To sweeten the pot for the Clippers (and to ensure Commissioner Stern doesn't veto the deal), the Knicks send J.R. Smith (with his new $11 million dollar deal), Raymond Felton ($4 million), Iman Shumpert (cheap rookie salary), and two No.1 draft picks to make the salaries match.
Chris clinks glasses with Carmelo and Amare from his Manhattan skyline apartment, trolling Marc Berman to reminisce on the New York Post on the Paul guarantee delivered at Mr. Anthony's wedding.
(A man can dream, can't he?)
OK, so you want a more realistic possibility? Well, then let's go shopping for a backup point guard!
It's obvious: Between the nagging injuries to Raymond Felton and the slowing foot speed of Jason Kidd, the Knicks need more creative options at the point position.

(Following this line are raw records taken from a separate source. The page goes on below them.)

<file path="src/common/fmw_pkg.sv">
package fmw_pkg;
	// Wake pins handled by the block
	localparam int PIN_N = 8;
	// Pins 6 and 7 are output-only and may take no wake role
	localparam logic [7:0] PIN_WAKE_CAPABLE = 8'h3F;

	localparam int CLK_PERIOD_NS = 40;
	// Least time a wake input must stay steady before it is believed
	localparam int DEB_TIME_NS = 100000;
	localparam int DEB_CYC = (DEB_TIME_NS + CLK_PERIOD_NS - 1) / CLK_PERIOD_NS;
	localparam int DEB_W = 12;
	localparam logic [11:0] DEB_LAST = 12'(DEB_CYC - 1);

	localparam int COUNT_W = 16;
	localparam int SRAM_AW = 4;
	localparam int SRAM_DW = 32;
	localparam int SRAM_DEPTH = 16;

	// Byte addresses on the register bus
	localparam logic [7:0] ADDR_CTRL = 8'h00;
	localparam logic [7:0] ADDR_STATUS = 8'h04;
	localparam logic [7:0] ADDR_ROLE = 8'h08;
	localparam logic [7:0] ADDR_HOLD = 8'h0C;
	localparam logic [7:0] ADDR_COUNT = 8'h10;
	localparam logic [7:0] ADDR_SRAM_ADDR = 8'h14;
	localparam logic [7:0] ADDR_SRAM_DATA = 8'h18;

	localparam int CTRL_ENTRY_BIT = 0;
	localparam int CTRL_SUSPEND_BIT = 1;
	localparam int STAT_FROZEN_BIT = 0;
	localparam int STAT_MATCH_BIT = 1;
	localparam int STAT_LEVEL_LSB = 8;

	// Wake role codes, two bits per pin
	localparam logic [1:0] ROLE_NONE = 2'h0;
	localparam logic [1:0] ROLE_EDGE = 2'h1;
	localparam logic [1:0] ROLE_HIGH = 2'h2;
	localparam logic [1:0] ROLE_LOW = 2'h3;

	localparam logic [15:0] ROLE_RST = 16'h0000;
	localparam logic [7:0] HOLD_RST = 8'h00;
	localparam logic SUSPEND_RST = 1'b1;

	typedef enum logic [0:0] {
		FMW_ACTIVE = 1'b0,
		FMW_FROZEN = 1'b1
	} fmw_state_t;
endpackage

</file>
<file path="src/core/fmw_sram.sv">
`timescale 1ns/1ns
module fmw_sram (
	input  wire logic                               i_clk,
	input  wire logic                               i_rst,
	input  wire logic                               i_we,
	input  wire logic [fmw_pkg::SRAM_AW-1:0]        i_addr,
	input  wire logic [fmw_pkg::SRAM_DW-1:0]        i_wdata,
	input  wire logic                               i_clear,
	output logic      [fmw_pkg::SRAM_DW-1:0]        o_rdata
);
	logic [fmw_pkg::SRAM_DW-1:0]    mem [0:fmw_pkg::SRAM_DEPTH-1];
	logic [fmw_pkg::SRAM_DEPTH-1:0] valid;

	always_ff @(posedge i_clk) begin
		if (i_we) begin
			mem[i_addr] <= i_wdata;
		end
	end

	// Sleep loses contents; a write in the same cycle survives the clear
	always_ff @(posedge i_clk) begin
		if (i_rst) begin
			valid <= '0;
		end else begin
			if (i_clear) begin
				valid <= '0;
			end
			if (i_we) begin
				valid[i_addr] <= 1'b1;
			end
		end
	end

	assign o_rdata = valid[i_addr] ? mem[i_addr] : '0;

	property p_retain;
		@(posedge i_clk) disable iff (i_rst)
		(!i_we && !i_clear && valid[i_addr]) |=> (o_rdata == $past(o_rdata)) || $changed(i_addr);
	endproperty
	a_retain: assert property (p_retain) else $error("stored word changed without write"); // RQ10
endmodule // fmw_sram

</file>
<file path="src/core/fmw_ctrl.sv">
// Functional notes
// RQ1: Entry request halts all fabric activity
// RQ2: Any-edge pin wakes on either transition
// RQ3: Each pin has its own wake role
// RQ4: Signature members need high or low each
// RQ5: Signature wakes only when all members match
// RQ6: Complete signature present ends freeze at once
// RQ7: Matching signature keeps device active; refuse entry
// RQ8: Fabric logic resumes from retained state
// RQ9: Suspend setting keeps SRAM contents across freeze
// RQ10: Read after wake equals data written before
// RQ11: Idle pins tristate or hold during freeze
// RQ12: Output-only pins take no wake role
// RQ13: Wake inputs synchronised and debounced first
//
// Decided for this implementation: the Avalon-MM register port and the placing of the registers.
`timescale 1ns/1ns
module fmw_ctrl (
	input  wire logic                              i_clk,
	input  wire logic                              i_rst,
	input  wire logic [7:0]                        i_avs_address,
	input  wire logic                              i_avs_read,
	input  wire logic                              i_avs_write,
	input  wire logic [31:0]                       i_avs_writedata,
	input  wire logic [3:0]                        i_avs_byteenable,
	output logic      [31:0]                       o_avs_readdata,
	output logic                                   o_avs_waitrequest,
	input  wire logic [fmw_pkg::PIN_N-1:0]         i_wake_pin,
	input  wire logic                              i_freeze_entry_request,
	input  wire logic [fmw_pkg::PIN_N-1:0]         i_fab_out,
	input  wire logic [fmw_pkg::PIN_N-1:0]         i_fab_oe,
	output logic      [fmw_pkg::PIN_N-1:0]         o_pin_out,
	output logic      [fmw_pkg::PIN_N-1:0]         o_pin_oe,
	output logic                                   o_frozen,
	output logic      [fmw_pkg::COUNT_W-1:0]       o_count
);
	localparam int NIN = fmw_pkg::PIN_N + 1;

	fmw_pkg::fmw_state_t            state;
	logic [NIN-1:0]                 sync1;
	logic [NIN-1:0]                 sync2;
	logic [NIN-1:0]                 deb;
	logic [fmw_pkg::DEB_W-1:0]      deb_cnt [0:NIN-1];
	logic                           entry_prev;
	logic [fmw_pkg::PIN_N-1:0]      snap;
	logic [fmw_pkg::PIN_N-1:0]      held_out;
	logic [fmw_pkg::PIN_N-1:0]      held_oe;
	logic [2*fmw_pkg::PIN_N-1:0]    role;
	logic [fmw_pkg::PIN_N-1:0]      hold;
	logic                           suspend;
	logic [fmw_pkg::SRAM_AW-1:0]    sram_addr;
	logic [fmw_pkg::SRAM_DW-1:0]    sram_rdata;
	logic                           ack;
	logic [31:0]                    rd_mux;
	logic [fmw_pkg::PIN_N-1:0]      lvl;
	logic [fmw_pkg::PIN_N-1:0]      edge_m;
	logic [fmw_pkg::PIN_N-1:0]      hi_m;
	logic [fmw_pkg::PIN_N-1:0]      lo_m;
	logic [fmw_pkg::COUNT_W-1:0]    count_inc;
	logic                           req;
	logic                           wr_go;
	logic                           bus_entry;
	logic                           entry_req;
	logic                           edge_hit;
	logic                           sig_match;
	logic                           wake;
	logic                           frozen;
	logic                           sram_we;
	logic                           sram_clear;

	// Pins matching one role code
	function automatic logic [fmw_pkg::PIN_N-1:0] fmw_role_mask(
		input logic [2*fmw_pkg::PIN_N-1:0] roles,
		input logic [1:0]                  code
	);
		logic [fmw_pkg::PIN_N-1:0] m;
		m = '0;
		for (int k = 0; k < fmw_pkg::PIN_N; k++) begin
			m[k] = (roles[2*k +: 2] == code);
		end
		return m;
	endfunction

	// Forces the role of every output-only pin to none
	function automatic logic [2*fmw_pkg::PIN_N-1:0] fmw_role_filter(
		input logic [2*fmw_pkg::PIN_N-1:0] roles
	);
		logic [2*fmw_pkg::PIN_N-1:0] r;
		r = roles;
		for (int k = 0; k < fmw_pkg::PIN_N; k++) begin
			if (!fmw_pkg::PIN_WAKE_CAPABLE[k]) begin
				r[2*k +: 2] = fmw_pkg::ROLE_NONE;
			end
		end
		return r;
	endfunction

	// Byte-lane merge of a bus write into a register
	function automatic logic [31:0] fmw_merge(
		input logic [31:0] old,
		input logic [31:0] wd,
		input logic [3:0]  be
	);
		logic [31:0] r;
		r = old;
		for (int b = 0; b < 4; b++) begin
			if (be[b]) begin
				r[8*b +: 8] = wd[8*b +: 8];
			end
		end
		return r;
	endfunction

	// RQ13 two-stage synchroniser
	always_ff @(posedge i_clk) begin
		if (i_rst) begin
			sync1 <= '0;
			sync2 <= '0;
		end else begin
			sync1 <= {i_freeze_entry_request, i_wake_pin};
			sync2 <= sync1;
		end
	end

	// RQ13 debounce each input
	always_ff @(posedge i_clk) begin
		if (i_rst) begin
			deb <= '0;
			for (int i = 0; i < NIN; i++) begin
				deb_cnt[i] <= '0;
			end
		end else begin
			for (int i = 0; i < NIN; i++) begin
				if (sync2[i] == deb[i]) begin
					deb_cnt[i] <= '0;
				end else if (deb_cnt[i] == fmw_pkg::DEB_LAST) begin
					deb[i] <= sync2[i];
					deb_cnt[i] <= '0;
				end else begin
					deb_cnt[i] <= deb_cnt[i] + 1'b1;
				end
			end
		end
	end

	always_ff @(posedge i_clk) begin
		if (i_rst) begin
			entry_prev <= 1'b0;
		end else begin
			entry_prev <= deb[fmw_pkg::PIN_N];
		end
	end

	assign lvl = deb[fmw_pkg::PIN_N-1:0];
	assign frozen = (state == fmw_pkg::FMW_FROZEN);

	// RQ3 per-pin role decode
	assign edge_m = fmw_role_mask(role, fmw_pkg::ROLE_EDGE);
	assign hi_m = fmw_role_mask(role, fmw_pkg::ROLE_HIGH);
	assign lo_m = fmw_role_mask(role, fmw_pkg::ROLE_LOW);

	// RQ2 level differs from that at entry
	assign edge_hit = |(edge_m & (lvl ^ snap));

	// RQ4 RQ5 AND of all signature members
	assign sig_match = (|(hi_m | lo_m)) && (&((~hi_m | lvl) & (~lo_m | ~lvl)));

	assign wake = edge_hit | sig_match;

	// Avalon slave: one wait cycle on every access
	assign req = i_avs_read | i_avs_write;
	assign o_avs_waitrequest = req & ~ack;
	assign wr_go = i_avs_write & ack;
	assign bus_entry = wr_go && (i_avs_address == fmw_pkg::ADDR_CTRL) && i_avs_byteenable[0]
		&& i_avs_writedata[fmw_pkg::CTRL_ENTRY_BIT];
	assign entry_req = bus_entry | (deb[fmw_pkg::PIN_N] & ~entry_prev);

	always_ff @(posedge i_clk) begin
		if (i_rst) begin
			ack <= 1'b0;
		end else begin
			ack <= req & ~ack;
		end
	end

	always_comb begin
		rd_mux = '0;
		case (i_avs_address)
			fmw_pkg::ADDR_CTRL: begin
				rd_mux[fmw_pkg::CTRL_SUSPEND_BIT] = suspend;
			end
			fmw_pkg::ADDR_STATUS: begin
				rd_mux[fmw_pkg::STAT_FROZEN_BIT] = frozen;
				rd_mux[fmw_pkg::STAT_MATCH_BIT] = sig_match;
				rd_mux[fmw_pkg::STAT_LEVEL_LSB +: fmw_pkg::PIN_N] = lvl;
			end
			fmw_pkg::ADDR_ROLE: begin
				rd_mux[2*fmw_pkg::PIN_N-1:0] = role;
			end
			fmw_pkg::ADDR_HOLD: begin
				rd_mux[fmw_pkg::PIN_N-1:0] = hold;
			end
			fmw_pkg::ADDR_COUNT: begin
				rd_mux[fmw_pkg::COUNT_W-1:0] = o_count;
			end
			fmw_pkg::ADDR_SRAM_ADDR: begin
				rd_mux[fmw_pkg::SRAM_AW-1:0] = sram_addr;
			end
			fmw_pkg::ADDR_SRAM_DATA: begin
				rd_mux = frozen ? '0 : sram_rdata;
			end
			default: begin
				rd_mux = '0;
			end
		endcase
	end

	always_ff @(posedge i_clk) begin
		if (i_rst) begin
			o_avs_readdata <= '0;
		end else if (i_avs_read && !ack) begin
			o_avs_readdata <= rd_mux;
		end
	end

	// Configuration registers
	always_ff @(posedge i_clk) begin
		if (i_rst) begin
			role <= fmw_pkg::ROLE_RST;
			hold <= fmw_pkg::HOLD_RST;
			suspend <= fmw_pkg::SUSPEND_RST;
			sram_addr <= '0;
		end else if (wr_go) begin
			case (i_avs_address)
				fmw_pkg::ADDR_CTRL: begin
					if (i_avs_byteenable[0]) begin
						suspend <= i_avs_writedata[fmw_pkg::CTRL_SUSPEND_BIT];
					end
				end
				fmw_pkg::ADDR_ROLE: begin
					// RQ12 no role on output-only pins
					role <= fmw_role_filter(16'(fmw_merge({16'h0000, role}, i_avs_writedata,
						i_avs_byteenable)));
				end
				fmw_pkg::ADDR_HOLD: begin
					hold <= 8'(fmw_merge({24'h000000, hold}, i_avs_writedata,
						i_avs_byteenable));
				end
				fmw_pkg::ADDR_SRAM_ADDR: begin
					sram_addr <= 4'(fmw_merge({28'h0000000, sram_addr}, i_avs_writedata,
						i_avs_byteenable));
				end
				default: begin
				end
			endcase
		end
	end

	// Freeze state machine
	always_ff @(posedge i_clk) begin
		if (i_rst) begin
			state <= fmw_pkg::FMW_ACTIVE;
		end else begin
			case (state)
				fmw_pkg::FMW_ACTIVE: begin
					// RQ7 entry refused while signature holds
					if (entry_req && !sig_match) begin
						state <= fmw_pkg::FMW_FROZEN;
					end
				end
				fmw_pkg::FMW_FROZEN: begin
					// RQ6 leave as soon as wake condition seen
					if (wake) begin
						state <= fmw_pkg::FMW_ACTIVE;
					end
				end
				default: begin
					state <= fmw_pkg::FMW_ACTIVE;
				end
			endcase
		end
	end

	// Pin levels and fabric drive tracked until entry
	always_ff @(posedge i_clk) begin
		if (i_rst) begin
			snap <= '0;
			held_out <= '0;
			held_oe <= '0;
		end else if (!frozen) begin
			snap <= lvl;
			held_out <= i_fab_out;
			held_oe <= i_fab_oe;
		end
	end

	// RQ11 tristate or hold while frozen
	always_ff @(posedge i_clk) begin
		if (i_rst) begin
			o_pin_out <= '0;
			o_pin_oe <= '0;
		end else if (frozen) begin
			o_pin_out <= held_out & hold;
			o_pin_oe <= held_oe & hold;
		end else begin
			o_pin_out <= i_fab_out;
			o_pin_oe <= i_fab_oe;
		end
	end

	// RQ1 RQ8 fabric counter halts and resumes
	assign count_inc = o_count + 1'b1;
	always_ff @(posedge i_clk) begin
		if (i_rst) begin
			o_count <= '0;
		end else if (!frozen) begin
			o_count <= count_inc;
		end
	end

	assign o_frozen = frozen;

	// RQ9 only sleep setting discards SRAM on wake
	assign sram_clear = frozen & wake & ~suspend;
	assign sram_we = wr_go && !frozen && (i_avs_address == fmw_pkg::ADDR_SRAM_DATA)
		&& (i_avs_byteenable == 4'hF);

	fmw_sram u_sram (
		.i_clk   (i_clk),
		.i_rst   (i_rst),
		.i_we    (sram_we),
		.i_addr  (sram_addr),
		.i_wdata (i_avs_writedata),
		.i_clear (sram_clear),
		.o_rdata (sram_rdata)
	);

	property p_halt;
		@(posedge i_clk) disable iff (i_rst)
		frozen |=> (o_count == $past(o_count));
	endproperty
	a_halt: assert property (p_halt) else $error("counter moved while frozen"); // RQ1

	property p_edge_wake;
		@(posedge i_clk) disable iff (i_rst)
		(frozen && |(edge_m & (lvl ^ snap))) |=> !frozen;
	endproperty
	a_edge_wake: assert property (p_edge_wake) else $error("edge pin did not wake"); // RQ2

	property p_and;
		@(posedge i_clk) disable iff (i_rst)
		(frozen && !edge_hit && (|(hi_m & ~lvl) || |(lo_m & lvl))) |=> frozen;
	endproperty
	a_and: assert property (p_and) else $error("woke on partial signature"); // RQ5

	property p_sig_wake;
		@(posedge i_clk) disable iff (i_rst)
		(frozen && sig_match) |=> !frozen;
	endproperty
	a_sig_wake: assert property (p_sig_wake) else $error("signature did not wake"); // RQ6

	property p_stay;
		@(posedge i_clk) disable iff (i_rst)
		(!frozen && sig_match) |=> !frozen;
	endproperty
	a_stay: assert property (p_stay) else $error("froze during signature"); // RQ7

	property p_resume;
		@(posedge i_clk) disable iff (i_rst)
		$fell(frozen) |-> ##1 (o_count == $past(o_count, 2) + 1'b1);
	endproperty
	a_resume: assert property (p_resume) else $error("counter lost state on wake"); // RQ8

	property p_suspend;
		@(posedge i_clk) disable iff (i_rst)
		(frozen && suspend) |=> (sram_rdata == $past(sram_rdata)) || $changed(sram_addr);
	endproperty
	a_suspend: assert property (p_suspend) else $error("SRAM cleared in suspend"); // RQ9

	property p_idle_pin;
		@(posedge i_clk) disable iff (i_rst)
		(frozen && $past(frozen)) |-> (o_pin_oe == $past(held_oe & hold))
			&& (o_pin_out == $past(held_out & hold));
	endproperty
	a_idle_pin: assert property (p_idle_pin) else $error("pin not tristated or held"); // RQ11

	property p_no_out_role;
		@(posedge i_clk) disable iff (i_rst)
		((edge_m | hi_m | lo_m) & ~fmw_pkg::PIN_WAKE_CAPABLE) == '0;
	endproperty
	a_no_out_role: assert property (p_no_out_role) else $error("output pin has role"); // RQ12

	property p_debounce;
		@(posedge i_clk) disable iff (i_rst)
		$changed(deb[0]) |-> ($past(deb_cnt[0]) == fmw_pkg::DEB_LAST);
	endproperty
	a_debounce: assert property (p_debounce) else $error("input passed unsettled"); // RQ13
endmodule // fmw_ctrl

</file>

My favorite from the free-agent pool: Rodrigue Beaubois, Dallas Mavericks.
A starlet from Paris, Rodrigue found himself typecast as Mark Cuban's plaything for a rudder-less Dallas franchise in those seasons following the 2011 championship run. Beaubois has tempting speed and change-of-direction ability, all the better to stymie tough opponents in the Eastern Conference.
With increased playing time (only 12 minutes per game last season), Jason Kidd's Hall of Fame mentorship (he fixed Kenyon Martin in two weeks!), and New York's abundant transplant French population, Roddy will once again realize his destiny as a scoring pest and thorn for NBA defenses.
Also, this will further Glen Grunwald's efforts to recreate the 2011 Dallas team in New York City.
All year, the New York Knicks have treated the center position like a turnstile at Madison Square Garden.
As much as the Knicks enjoyed giving Tyson Chandler time to heal and rest throughout the season, this season's plan didn't have a rotating committee of tall men in queue. Tyson was penned as the defensive stalwart, Rasheed Wallace was supposed to upload a new version of post play to his repertoire, and someone from the Kurt Thomas-Marcus Camby was supposed to submit a clean bill of health.
However, the Knicks proved to be a dedicated regular-season team, rolling with the punches and the die, finally casting the maligned Kenyon Martin as a series regular. Kenyon responded with a dynamic defensive run to finish out regular play, and has played inspired basketball for the Garden faithful.
While it seems prudent to enlist a younger athlete to give New York spot duty, first things first. Make every effort to resign K-Mart and encourage him to be a revised elite defender, lip tattoo and all.
Then, I'd trust Glen Grunwald to play the odds in the midseason big man feeder frenzy. At the very least, we might get to see Earl Barron in an ill-fitting Knicks jersey again.